» Records supplied:
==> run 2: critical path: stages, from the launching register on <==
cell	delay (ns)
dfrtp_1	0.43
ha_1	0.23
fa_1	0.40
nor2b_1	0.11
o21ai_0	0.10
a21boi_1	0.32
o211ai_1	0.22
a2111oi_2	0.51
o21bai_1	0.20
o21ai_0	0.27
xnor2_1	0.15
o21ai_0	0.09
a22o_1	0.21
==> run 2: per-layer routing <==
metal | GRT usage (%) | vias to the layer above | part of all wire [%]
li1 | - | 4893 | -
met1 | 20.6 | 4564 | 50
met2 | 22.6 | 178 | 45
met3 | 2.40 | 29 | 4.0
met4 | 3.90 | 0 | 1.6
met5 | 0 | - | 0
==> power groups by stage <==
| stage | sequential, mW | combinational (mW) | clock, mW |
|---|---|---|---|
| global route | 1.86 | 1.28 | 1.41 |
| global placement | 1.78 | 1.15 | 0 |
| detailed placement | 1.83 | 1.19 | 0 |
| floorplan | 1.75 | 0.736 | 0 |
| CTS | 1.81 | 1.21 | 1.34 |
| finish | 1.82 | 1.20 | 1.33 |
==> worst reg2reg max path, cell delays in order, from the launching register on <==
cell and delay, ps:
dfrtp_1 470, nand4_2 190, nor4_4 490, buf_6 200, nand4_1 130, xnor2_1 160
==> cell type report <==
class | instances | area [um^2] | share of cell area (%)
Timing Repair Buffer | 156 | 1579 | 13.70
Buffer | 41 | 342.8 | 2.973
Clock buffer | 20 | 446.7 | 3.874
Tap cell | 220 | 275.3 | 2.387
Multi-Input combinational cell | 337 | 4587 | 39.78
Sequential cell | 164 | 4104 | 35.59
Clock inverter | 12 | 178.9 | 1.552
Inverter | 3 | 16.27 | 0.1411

» About this task: Retype exactly the lines above, from the one with "met1 | 20.6 | 4564 | 50" through the one with "0.736 | 0 |", inclusive.

» Solution for this problem:
met1 | 20.6 | 4564 | 50
met2 | 22.6 | 178 | 45
met3 | 2.40 | 29 | 4.0
met4 | 3.90 | 0 | 1.6
met5 | 0 | - | 0
==> power groups by stage <==
| stage | sequential, mW | combinational (mW) | clock, mW |
|---|---|---|---|
| global route | 1.86 | 1.28 | 1.41 |
| global placement | 1.78 | 1.15 | 0 |
| detailed placement | 1.83 | 1.19 | 0 |
| floorplan | 1.75 | 0.736 | 0 |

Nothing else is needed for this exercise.